TASK REQUIREMENTS:
Would you please copy each line below that includes the string "Sequential"?
+--
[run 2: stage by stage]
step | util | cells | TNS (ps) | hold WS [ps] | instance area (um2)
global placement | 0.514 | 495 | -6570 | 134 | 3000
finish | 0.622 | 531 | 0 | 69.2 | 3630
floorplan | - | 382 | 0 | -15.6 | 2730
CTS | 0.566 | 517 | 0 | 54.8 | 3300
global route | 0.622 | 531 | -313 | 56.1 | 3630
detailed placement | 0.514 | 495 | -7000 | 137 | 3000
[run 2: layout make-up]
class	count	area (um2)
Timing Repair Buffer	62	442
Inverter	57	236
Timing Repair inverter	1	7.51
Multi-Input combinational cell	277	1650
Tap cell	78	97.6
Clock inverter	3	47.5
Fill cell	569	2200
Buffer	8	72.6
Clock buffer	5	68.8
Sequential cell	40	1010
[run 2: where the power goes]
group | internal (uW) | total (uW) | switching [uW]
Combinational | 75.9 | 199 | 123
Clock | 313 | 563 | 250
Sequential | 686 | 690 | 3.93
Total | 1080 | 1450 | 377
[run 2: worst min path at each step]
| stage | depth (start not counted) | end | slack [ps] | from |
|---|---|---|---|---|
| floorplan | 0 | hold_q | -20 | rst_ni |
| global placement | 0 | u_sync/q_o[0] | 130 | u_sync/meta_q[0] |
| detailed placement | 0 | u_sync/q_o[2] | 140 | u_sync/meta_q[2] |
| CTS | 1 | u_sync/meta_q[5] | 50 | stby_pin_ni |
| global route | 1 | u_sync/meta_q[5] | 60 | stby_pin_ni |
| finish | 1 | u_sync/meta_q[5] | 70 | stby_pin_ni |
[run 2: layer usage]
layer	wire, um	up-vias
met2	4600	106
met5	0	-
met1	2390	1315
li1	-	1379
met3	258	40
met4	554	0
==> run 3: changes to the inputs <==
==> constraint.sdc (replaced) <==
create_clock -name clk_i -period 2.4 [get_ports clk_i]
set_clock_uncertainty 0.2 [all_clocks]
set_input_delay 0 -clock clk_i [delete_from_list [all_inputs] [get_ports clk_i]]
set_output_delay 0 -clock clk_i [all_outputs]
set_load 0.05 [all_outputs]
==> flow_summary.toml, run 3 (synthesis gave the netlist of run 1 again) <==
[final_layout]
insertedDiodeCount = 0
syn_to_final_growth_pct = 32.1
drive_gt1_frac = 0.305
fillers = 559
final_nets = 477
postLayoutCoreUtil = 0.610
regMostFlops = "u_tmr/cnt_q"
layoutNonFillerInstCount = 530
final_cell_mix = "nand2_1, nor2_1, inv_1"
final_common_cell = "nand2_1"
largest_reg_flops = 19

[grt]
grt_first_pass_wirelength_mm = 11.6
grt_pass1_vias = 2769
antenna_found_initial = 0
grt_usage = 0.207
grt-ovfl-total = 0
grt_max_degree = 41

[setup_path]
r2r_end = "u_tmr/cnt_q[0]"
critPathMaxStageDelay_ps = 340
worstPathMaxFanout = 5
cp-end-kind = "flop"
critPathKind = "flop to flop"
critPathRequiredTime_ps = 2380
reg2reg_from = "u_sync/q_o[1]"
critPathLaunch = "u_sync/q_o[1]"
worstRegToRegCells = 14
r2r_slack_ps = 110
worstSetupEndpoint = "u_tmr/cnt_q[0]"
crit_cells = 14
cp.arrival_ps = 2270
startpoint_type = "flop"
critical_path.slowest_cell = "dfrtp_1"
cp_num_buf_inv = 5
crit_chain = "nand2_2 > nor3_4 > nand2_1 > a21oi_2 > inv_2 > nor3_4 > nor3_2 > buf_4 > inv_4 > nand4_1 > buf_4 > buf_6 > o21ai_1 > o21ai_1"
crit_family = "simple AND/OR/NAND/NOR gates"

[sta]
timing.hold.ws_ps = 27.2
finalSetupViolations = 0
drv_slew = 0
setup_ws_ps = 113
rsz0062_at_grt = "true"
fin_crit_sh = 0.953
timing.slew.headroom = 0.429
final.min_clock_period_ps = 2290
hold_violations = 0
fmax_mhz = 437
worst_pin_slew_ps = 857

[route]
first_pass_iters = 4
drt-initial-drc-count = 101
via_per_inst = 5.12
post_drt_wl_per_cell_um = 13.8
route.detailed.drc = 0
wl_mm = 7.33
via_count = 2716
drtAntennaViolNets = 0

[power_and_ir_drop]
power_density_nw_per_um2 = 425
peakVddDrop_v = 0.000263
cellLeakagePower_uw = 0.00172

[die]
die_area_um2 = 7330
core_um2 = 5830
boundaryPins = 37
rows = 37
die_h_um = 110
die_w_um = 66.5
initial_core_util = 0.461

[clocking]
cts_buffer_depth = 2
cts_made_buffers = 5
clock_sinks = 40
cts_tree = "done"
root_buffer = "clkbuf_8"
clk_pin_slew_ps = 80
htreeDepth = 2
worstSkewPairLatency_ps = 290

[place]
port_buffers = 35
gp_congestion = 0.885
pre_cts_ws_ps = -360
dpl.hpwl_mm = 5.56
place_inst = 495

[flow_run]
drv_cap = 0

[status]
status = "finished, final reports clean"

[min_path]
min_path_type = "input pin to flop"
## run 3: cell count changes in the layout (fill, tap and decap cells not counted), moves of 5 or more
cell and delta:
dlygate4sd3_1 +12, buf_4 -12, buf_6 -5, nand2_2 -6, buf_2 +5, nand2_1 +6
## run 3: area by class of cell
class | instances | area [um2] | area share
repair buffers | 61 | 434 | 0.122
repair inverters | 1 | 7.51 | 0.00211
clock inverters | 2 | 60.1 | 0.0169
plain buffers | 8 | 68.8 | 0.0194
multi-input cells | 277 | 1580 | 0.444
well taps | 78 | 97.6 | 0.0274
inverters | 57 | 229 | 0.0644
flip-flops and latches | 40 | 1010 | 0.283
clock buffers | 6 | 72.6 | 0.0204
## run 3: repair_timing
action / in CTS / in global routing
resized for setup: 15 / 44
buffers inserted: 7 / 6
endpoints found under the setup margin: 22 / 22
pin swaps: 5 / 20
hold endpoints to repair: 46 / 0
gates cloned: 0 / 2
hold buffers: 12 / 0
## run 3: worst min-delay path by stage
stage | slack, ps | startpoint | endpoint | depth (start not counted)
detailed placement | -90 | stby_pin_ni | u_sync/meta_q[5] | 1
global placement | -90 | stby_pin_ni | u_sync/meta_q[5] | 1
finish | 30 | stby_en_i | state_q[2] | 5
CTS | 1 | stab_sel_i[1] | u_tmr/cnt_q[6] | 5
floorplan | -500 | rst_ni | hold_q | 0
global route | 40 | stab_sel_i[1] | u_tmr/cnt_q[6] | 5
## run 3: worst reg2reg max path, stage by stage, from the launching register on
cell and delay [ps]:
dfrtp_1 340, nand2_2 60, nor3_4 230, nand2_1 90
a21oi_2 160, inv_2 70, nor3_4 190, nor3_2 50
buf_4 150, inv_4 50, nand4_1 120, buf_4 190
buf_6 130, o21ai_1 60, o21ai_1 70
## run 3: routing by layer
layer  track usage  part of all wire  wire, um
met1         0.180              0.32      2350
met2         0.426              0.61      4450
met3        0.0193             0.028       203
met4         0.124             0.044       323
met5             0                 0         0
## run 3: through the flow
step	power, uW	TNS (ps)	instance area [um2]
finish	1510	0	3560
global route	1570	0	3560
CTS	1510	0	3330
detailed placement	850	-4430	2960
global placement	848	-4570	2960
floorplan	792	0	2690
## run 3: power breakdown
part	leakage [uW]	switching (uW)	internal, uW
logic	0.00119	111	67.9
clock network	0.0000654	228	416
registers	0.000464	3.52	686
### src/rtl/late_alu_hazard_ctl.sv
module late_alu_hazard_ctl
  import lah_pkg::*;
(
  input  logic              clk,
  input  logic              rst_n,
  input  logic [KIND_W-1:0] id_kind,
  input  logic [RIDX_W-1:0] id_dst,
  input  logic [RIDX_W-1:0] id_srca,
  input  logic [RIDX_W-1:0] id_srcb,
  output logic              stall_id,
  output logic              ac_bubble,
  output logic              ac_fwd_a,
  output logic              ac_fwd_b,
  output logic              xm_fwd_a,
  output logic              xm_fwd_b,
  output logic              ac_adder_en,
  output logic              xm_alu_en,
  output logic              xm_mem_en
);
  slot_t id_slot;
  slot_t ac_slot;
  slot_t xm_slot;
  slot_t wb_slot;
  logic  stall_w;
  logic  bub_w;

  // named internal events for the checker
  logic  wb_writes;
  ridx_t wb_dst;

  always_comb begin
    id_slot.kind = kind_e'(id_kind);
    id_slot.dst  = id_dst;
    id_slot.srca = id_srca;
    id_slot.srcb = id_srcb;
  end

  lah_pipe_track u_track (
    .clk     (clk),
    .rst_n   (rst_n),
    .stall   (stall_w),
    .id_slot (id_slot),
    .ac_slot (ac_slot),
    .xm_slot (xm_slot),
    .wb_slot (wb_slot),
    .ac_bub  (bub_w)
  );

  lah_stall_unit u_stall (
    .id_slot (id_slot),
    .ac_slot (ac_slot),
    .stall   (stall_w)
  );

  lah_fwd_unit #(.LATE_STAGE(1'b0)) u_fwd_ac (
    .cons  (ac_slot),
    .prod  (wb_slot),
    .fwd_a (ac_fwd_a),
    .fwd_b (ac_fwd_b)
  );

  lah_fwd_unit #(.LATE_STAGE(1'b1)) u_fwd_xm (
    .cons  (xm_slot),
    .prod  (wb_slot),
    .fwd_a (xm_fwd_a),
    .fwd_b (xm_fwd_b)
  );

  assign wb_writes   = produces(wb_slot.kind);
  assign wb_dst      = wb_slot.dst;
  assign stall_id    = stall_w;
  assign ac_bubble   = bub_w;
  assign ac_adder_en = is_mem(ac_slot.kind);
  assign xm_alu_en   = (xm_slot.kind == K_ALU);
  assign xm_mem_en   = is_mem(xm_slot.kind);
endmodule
+--
RESULT OF THE TASK:
Sequential cell	40	1010
Sequential | 686 | 690 | 3.93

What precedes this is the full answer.